#### To do:
All lines in the material below that contain "after" should be located and copied.

· · · · · · ·

## src/common/sth_pkg.sv

```systemverilog
/*
 * Shared constants and types for the serial terminal handshake block:
 * control and status byte layout, reset values, baud timing, state codes.
 * Assumes a 20 MHz system clock; all users import the whole package.
 */
package sth_pkg;
    localparam int CLK_HZ = 20_000_000;
    localparam int BAUD_DEFAULT = 19200;
    localparam logic [15:0] BAUD_DIV_DEFAULT = 16'(CLK_HZ / BAUD_DEFAULT);
    localparam logic [15:0] BAUD_DIV_MIN = 16'h0004;
    localparam int PAYLOAD_BYTES = 5;
    localparam int PAYLOAD_BITS = 8 * PAYLOAD_BYTES;
    localparam logic [2:0] MAX_LEN = 3'h5;
    localparam int FIFO_DEPTH = 8;
    localparam logic [15:0] IMG_STATUS_BYTE = 16'h01F4;
    localparam logic [15:0] IMG_CONTROL_BYTE = 16'h01F4;
    localparam int CTL_SEND_TOGGLE = 0;
    localparam int CTL_INBOUND_ACK = 1;
    localparam int CTL_SETUP_REQUEST = 2;
    localparam int CTL_LEN_LSB = 4;
    localparam int STS_SEND_ACK = 0;
    localparam int STS_INBOUND_NOTIFY = 1;
    localparam int STS_SETUP_DONE = 2;
    localparam int STS_QUEUE_FULL = 3;
    localparam int STS_LEN_LSB = 4;
    localparam logic [7:0] STATUS_RESET = 8'h00;
    localparam logic PAR_EN_RESET = 1'b1;
    localparam logic PAR_ODD_RESET = 1'b0;
    localparam logic [7:0] EMUL_ADDR = 8'h63;
    localparam logic [7:0] TENS_WEIGHT = 8'h0A;
    localparam logic [1:0] ADDR_SETTLE = 2'h3;
    typedef enum logic [1:0] {
        ST_RUN = 2'b00,
        ST_SETUP = 2'b01,
        ST_READY = 2'b10
    } sth_main_state_type;
endpackage

```

## src/verilog/sth_fifo.sv

```systemverilog
/*
 * Synchronous FIFO with valid/ready on both sides and a flush input.
 * Assumes DEPTH is a power of two; one clock, clock enable freezes it.
 */
`timescale 1ns/1ns
`default_nettype none
module sth_fifo #(
    parameter int WIDTH = 8,
    parameter int DEPTH = 8
) (
    input wire logic i_sys_clk,
    input wire logic i_rst,
    input wire logic i_clk_en,
    input wire logic i_flush,
    input wire logic i_wr_valid,
    output logic o_wr_ready,
    input wire logic [WIDTH-1:0] i_wr_data,
    output logic o_rd_valid,
    input wire logic i_rd_ready,
    output logic [WIDTH-1:0] o_rd_data,
    output logic o_full
);
    localparam int AW = $clog2(DEPTH);
    typedef struct packed {
        logic [DEPTH-1:0][WIDTH-1:0] mem;
        logic [AW-1:0] wp;
        logic [AW-1:0] rp;
        logic [AW:0] cnt;
    } sth_fifo_state_type;
    sth_fifo_state_type s, next_s;
    logic do_wr, do_rd;

    assign o_full = (s.cnt == (AW+1)'(DEPTH));
    assign o_wr_ready = !o_full;
    assign o_rd_valid = (s.cnt != '0);
    assign o_rd_data = s.mem[s.rp];
    assign do_wr = i_wr_valid && o_wr_ready;
    assign do_rd = i_rd_ready && o_rd_valid;

    always_comb begin
        next_s = s;
        if (i_flush) begin
            next_s.wp = '0;
            next_s.rp = '0;
            next_s.cnt = '0;
        end else begin
            if (do_wr) begin
                next_s.mem[s.wp] = i_wr_data;
                next_s.wp = s.wp + 1'b1;
            end
            if (do_rd) begin
                next_s.rp = s.rp + 1'b1;
            end
            next_s.cnt = s.cnt + (AW+1)'(do_wr) - (AW+1)'(do_rd);
        end
    end

    always_ff @(posedge i_sys_clk or posedge i_rst) begin
        if (i_rst) begin
            s <= '0;
        end else if (i_clk_en) begin
            s <= next_s;
        end
    end
endmodule
`default_nettype wire

```

## src/verilog/sth_uart.sv

```systemverilog
/*
 * Serial character engine: one start bit, eight data bits, optional
 * parity, one stop bit. Assumes a filtered receive line on the same clock.
 */
`timescale 1ns/1ns
`default_nettype none
module sth_uart (
    input wire logic i_sys_clk,
    input wire logic i_rst,
    input wire logic i_clk_en,
    input wire logic i_enable,
    input wire logic [15:0] i_baud_div,
    input wire logic i_parity_en,
    input wire logic i_parity_odd,
    input wire logic i_tx_valid,
    output logic o_tx_ready,
    input wire logic [7:0] i_tx_data,
    output logic o_txd,
    input wire logic i_rxd,
    output logic o_rx_valid,
    output logic [7:0] o_rx_data,
    output logic o_rx_error
);
    typedef struct packed {
        logic tx_busy;
        logic [15:0] tx_timer;
        logic [3:0] tx_left;
        logic [10:0] tx_sh;
        logic txd;
        logic rx_busy;
        logic [15:0] rx_timer;
        logic [3:0] rx_left;
        logic [10:0] rx_sh;
        logic rx_valid;
        logic [7:0] rx_data;
        logic rx_err;
    } sth_uart_state_type;
    sth_uart_state_type s, next_s;

    assign o_tx_ready = !s.tx_busy;
    assign o_txd = s.txd;
    assign o_rx_valid = s.rx_valid;
    assign o_rx_data = s.rx_data;
    assign o_rx_error = s.rx_err;

    always_comb begin
        logic [10:0] nsh;
        logic [7:0] dat;
        nsh = {i_rxd, s.rx_sh[10:1]};
        dat = i_parity_en ? nsh[8:1] : nsh[9:2];
        next_s = s;
        next_s.rx_valid = 1'b0;
        ////////////////////////////////////////////////////////////////
        // Transmit: characters offered while disabled are swallowed
        if (!s.tx_busy) begin
            next_s.txd = 1'b1;
            if (i_tx_valid && i_enable) begin
                next_s.tx_busy = 1'b1;
                next_s.txd = 1'b0;
                next_s.tx_timer = i_baud_div - 16'h0001;
                next_s.tx_sh = {2'h3, (^i_tx_data) ^ i_parity_odd, i_tx_data};
                if (!i_parity_en) begin
                    next_s.tx_sh[8] = 1'b1;
                end
                next_s.tx_left = i_parity_en ? 4'hA : 4'h9;
            end
        end else if (s.tx_timer != 16'h0000) begin
            next_s.tx_timer = s.tx_timer - 16'h0001;
        end else if (s.tx_left == 4'h0) begin
            next_s.tx_busy = 1'b0;
            next_s.txd = 1'b1;
        end else begin
            next_s.txd = s.tx_sh[0];
            next_s.tx_sh = {1'b1, s.tx_sh[10:1]};
            next_s.tx_left = s.tx_left - 4'h1;
            next_s.tx_timer = i_baud_div - 16'h0001;
        end
        ////////////////////////////////////////////////////////////////
        // Receive: sample mid-bit; no holding register, so no overrun
        if (!s.rx_busy) begin
            if (i_enable && !i_rxd) begin
                next_s.rx_busy = 1'b1;
                next_s.rx_timer = {1'b0, i_baud_div[15:1]};
                next_s.rx_left = i_parity_en ? 4'hB : 4'hA;
                next_s.rx_sh = '0;
            end
        end else if (s.rx_timer != 16'h0000) begin
            next_s.rx_timer = s.rx_timer - 16'h0001;
        end else begin
            next_s.rx_sh = nsh;
            next_s.rx_left = s.rx_left - 4'h1;
            next_s.rx_timer = i_baud_div - 16'h0001;
            if (s.rx_left == 4'h1) begin
                next_s.rx_busy = 1'b0;
                next_s.rx_valid = 1'b1;
                next_s.rx_data = dat;
                next_s.rx_err = (i_parity_en ? nsh[0] : nsh[1]) || !nsh[10] ||
                    (i_parity_en && (nsh[9] != ((^dat) ^ i_parity_odd)));
            end
        end
    end

    always_ff @(posedge i_sys_clk or posedge i_rst) begin
        if (i_rst) begin
            s <= '{txd: 1'b1, default: '0};
        end else if (i_clk_en) begin
            s <= next_s;
        end
    end
endmodule
`default_nettype wire

```

## src/verilog/sth_top.sv

```systemverilog
/*
 * Emulated serial terminal: control byte and five payload bytes in,
 * status byte and five payload bytes out, transmit and receive FIFOs,
 * station address selector and the serial line itself.
 * Assumes the control side is synchronous to i_sys_clk; selector
 * switches and the receive line arrive from pins.
 */
`timescale 1ns/1ns
`default_nettype none
module sth_top #(
    parameter int FIFO_WORDS = sth_pkg::FIFO_DEPTH
) (
    input wire logic i_sys_clk,
    input wire logic i_rst,
    input wire logic i_clk_en,
    input wire logic [7:0] i_control_byte,
    input wire logic [sth_pkg::PAYLOAD_BITS-1:0] i_send_payload,
    input wire logic [3:0] i_addr_units,
    input wire logic [3:0] i_addr_tens,
    input wire logic [15:0] i_cfg_baud_div,
    input wire logic i_cfg_parity_en,
    input wire logic i_cfg_parity_odd,
    input wire logic i_rxd,
    output logic [7:0] o_status_byte,
    output logic [sth_pkg::PAYLOAD_BITS-1:0] o_inbound_payload,
    output logic o_txd,
    output logic o_emul_active,
    output logic [7:0] o_station_addr
);
    import sth_pkg::*;

    typedef struct packed {
        sth_main_state_type mstate;
        logic [1:0] settle;
        logic addr_taken;
        logic [7:0] station;
        logic emul;
        logic [7:0] sw_s1;
        logic [7:0] sw_s2;
        logic [7:0] sw_s3;
        logic rxd_s1;
        logic rxd_s2;
        logic rxd_s3;
        logic rxd_f;
        logic [15:0] baud_div;
        logic par_en;
        logic par_odd;
        logic snd_busy;
        logic [2:0] snd_left;
        logic [2:0] snd_idx;
        logic [PAYLOAD_BITS-1:0] snd_buf;
        logic in_busy;
        logic [2:0] in_cnt;
        logic [PAYLOAD_BITS-1:0] in_buf;
        logic [7:0] status;
    } sth_top_state_type;

    localparam sth_top_state_type TOP_RESET = '{
        mstate: ST_RUN,
        baud_div: BAUD_DIV_DEFAULT,
        par_en: PAR_EN_RESET,
        par_odd: PAR_ODD_RESET,
        status: STATUS_RESET,
        rxd_s1: 1'b1,
        rxd_s2: 1'b1,
        rxd_s3: 1'b1,
        rxd_f: 1'b1,
        default: '0
    };

    sth_top_state_type s, next_s;
    logic setup_req, run;
    logic [2:0] req_len, snd_len_req;
    logic [7:0] addr_calc;
    logic snd_start;
    logic txf_wvalid, txf_wready, txf_rvalid, txf_rready;
    logic [7:0] txf_rdata;
    logic rxf_wvalid, rxf_rvalid, rxf_rready, rxf_full;
    logic [7:0] rxf_rdata;
    logic core_en, rx_valid, rx_err;
    logic [7:0] rx_data;

    assign setup_req = i_control_byte[CTL_SETUP_REQUEST];
    assign run = (s.mstate == ST_RUN) && !setup_req;
    assign req_len = i_control_byte[CTL_LEN_LSB +: 3];
    assign snd_len_req = (req_len > MAX_LEN) ? MAX_LEN : req_len;
    assign addr_calc = 8'(s.sw_s3[7:4] * TENS_WEIGHT + {4'h0, s.sw_s3[3:0]});
    assign snd_start = run && !s.snd_busy &&
        (i_control_byte[CTL_SEND_TOGGLE] != s.status[STS_SEND_ACK]);
    assign core_en = s.emul && run;

    ////////////////////////////////////////////////////////////////////
    // Data path: transmit queue feeds the line, line feeds receive queue

    sth_fifo #(.WIDTH(8), .DEPTH(FIFO_WORDS)) u_tx_fifo (
        .i_sys_clk(i_sys_clk),
        .i_rst(i_rst),
        .i_clk_en(i_clk_en),
        .i_flush(setup_req),
        .i_wr_valid(txf_wvalid),
        .o_wr_ready(txf_wready),
        .i_wr_data(s.snd_buf[8*s.snd_idx +: 8]),
        .o_rd_valid(txf_rvalid),
        .i_rd_ready(txf_rready),
        .o_rd_data(txf_rdata),
        .o_full()
    );

    sth_fifo #(.WIDTH(8), .DEPTH(FIFO_WORDS)) u_rx_fifo (
        .i_sys_clk(i_sys_clk),
        .i_rst(i_rst),
        .i_clk_en(i_clk_en),
        .i_flush(setup_req),
        .i_wr_valid(rxf_wvalid),
        .o_wr_ready(),
        .i_wr_data(rx_data),
        .o_rd_valid(rxf_rvalid),
        .i_rd_ready(rxf_rready),
        .o_rd_data(rxf_rdata),
        .o_full(rxf_full)
    );

    sth_uart u_uart (
        .i_sys_clk(i_sys_clk),
        .i_rst(i_rst),
        .i_clk_en(i_clk_en),
        .i_enable(core_en),
        .i_baud_div(s.baud_div),
        .i_parity_en(s.par_en),
        .i_parity_odd(s.par_odd),
        .i_tx_valid(txf_rvalid),
        .o_tx_ready(txf_rready),
        .i_tx_data(txf_rdata),
        .o_txd(o_txd),
        .i_rxd(s.rxd_f),
        .o_rx_valid(rx_valid),
        .o_rx_data(rx_data),
        .o_rx_error(rx_err)
    );

    // Characters arriving into a full queue are simply not accepted
    assign rxf_wvalid = rx_valid && !rx_err && core_en;
    assign txf_wvalid = run && s.snd_busy && (s.snd_left != 3'h0);
    assign rxf_rready = run && s.in_busy && rxf_rvalid && (s.in_cnt != MAX_LEN);

    ////////////////////////////////////////////////////////////////////
    // Control state

    always_comb begin
        next_s = s;
        next_s.sw_s1 = {i_addr_tens, i_addr_units};
        next_s.sw_s2 = s.sw_s1;
        next_s.sw_s3 = s.sw_s2;
        next_s.rxd_s1 = i_rxd;
        next_s.rxd_s2 = s.rxd_s1;
        next_s.rxd_s3 = s.rxd_s2;
        if (s.rxd_s2 == s.rxd_s3) begin
            next_s.rxd_f = s.rxd_s3;
        end

        // Selector is caught once after reset and then never again
        if (!s.addr_taken) begin
            if (s.settle != ADDR_SETTLE) begin
                next_s.settle = s.settle + 2'h1;
            end else if (s.sw_s2 == s.sw_s3) begin
                next_s.addr_taken = 1'b1;
                next_s.station = addr_calc;
                next_s.emul = (addr_calc == EMUL_ADDR);
            end
        end

        unique case (s.mstate)
            ST_RUN: begin
                if (setup_req) begin
                    next_s.mstate = ST_SETUP;
                end
            end
            ST_SETUP: begin
                next_s.mstate = setup_req ? ST_READY : ST_RUN;
            end
            ST_READY: begin
                if (!setup_req) begin
                    next_s.mstate = ST_RUN;
                end
            end
        endcase

        if (setup_req) begin
            // Port off, transfers abandoned, format reloaded
            next_s.snd_busy = 1'b0;
            next_s.in_busy = 1'b0;
            next_s.par_en = i_cfg_parity_en;
            next_s.par_odd = i_cfg_parity_odd;
            if (s.emul && i_cfg_baud_div >= BAUD_DIV_MIN) begin
                next_s.baud_div = i_cfg_baud_div;
            end else begin
                next_s.baud_div = BAUD_DIV_DEFAULT;
            end
            // Toggle pairs are levelled so no stale request survives
            next_s.status[STS_SEND_ACK] = i_control_byte[CTL_SEND_TOGGLE];
            next_s.status[STS_INBOUND_NOTIFY] = i_control_byte[CTL_INBOUND_ACK];
            next_s.status[STS_LEN_LSB +: 3] = 3'h0;
        end else if (s.mstate == ST_RUN) begin
            // Send side
            if (snd_start) begin
                next_s.snd_busy = 1'b1;
                next_s.snd_left = snd_len_req;
                next_s.snd_idx = 3'h0;
                next_s.snd_buf = i_send_payload;
            end else if (s.snd_busy) begin
                if (s.snd_left == 3'h0) begin
                    next_s.snd_busy = 1'b0;
                    next_s.status[STS_SEND_ACK] = !s.status[STS_SEND_ACK];
                end else if (txf_wready) begin
                    next_s.snd_idx = s.snd_idx + 3'h1;
                    next_s.snd_left = s.snd_left - 3'h1;
                end
            end
            // Inbound side: a new set starts only after the last was acked
            if (!s.in_busy) begin
                if (i_control_byte[CTL_INBOUND_ACK] == s.status[STS_INBOUND_NOTIFY] && rxf_rvalid) begin
                    next_s.in_busy = 1'b1;
                    next_s.in_cnt = 3'h0;
                end
            end else if (rxf_rready) begin
                next_s.in_buf[8*s.in_cnt +: 8] = rxf_rdata;
                next_s.in_cnt = s.in_cnt + 3'h1;
            end else begin
                next_s.in_busy = 1'b0;
                next_s.status[STS_LEN_LSB +: 3] = s.in_cnt;
                next_s.status[STS_INBOUND_NOTIFY] = !s.status[STS_INBOUND_NOTIFY];
            end
        end

        next_s.status[STS_SETUP_DONE] = (next_s.mstate == ST_READY);
        next_s.status[STS_QUEUE_FULL] = rxf_full;
        next_s.status[7] = 1'b0;
    end

    always_ff @(posedge i_sys_clk or posedge i_rst) begin
        if (i_rst) begin
            s <= TOP_RESET;
        end else if (i_clk_en) begin
            s <= next_s;
        end
    end

    assign o_status_byte = s.status;
    assign o_inbound_payload = s.in_buf;
    assign o_emul_active = s.emul;
    assign o_station_addr = s.station;
endmodule
`default_nettype wire

```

· · · · · · ·

#### Solved problem:
        // Selector is caught once after reset and then never again
            // Inbound side: a new set starts only after the last was acked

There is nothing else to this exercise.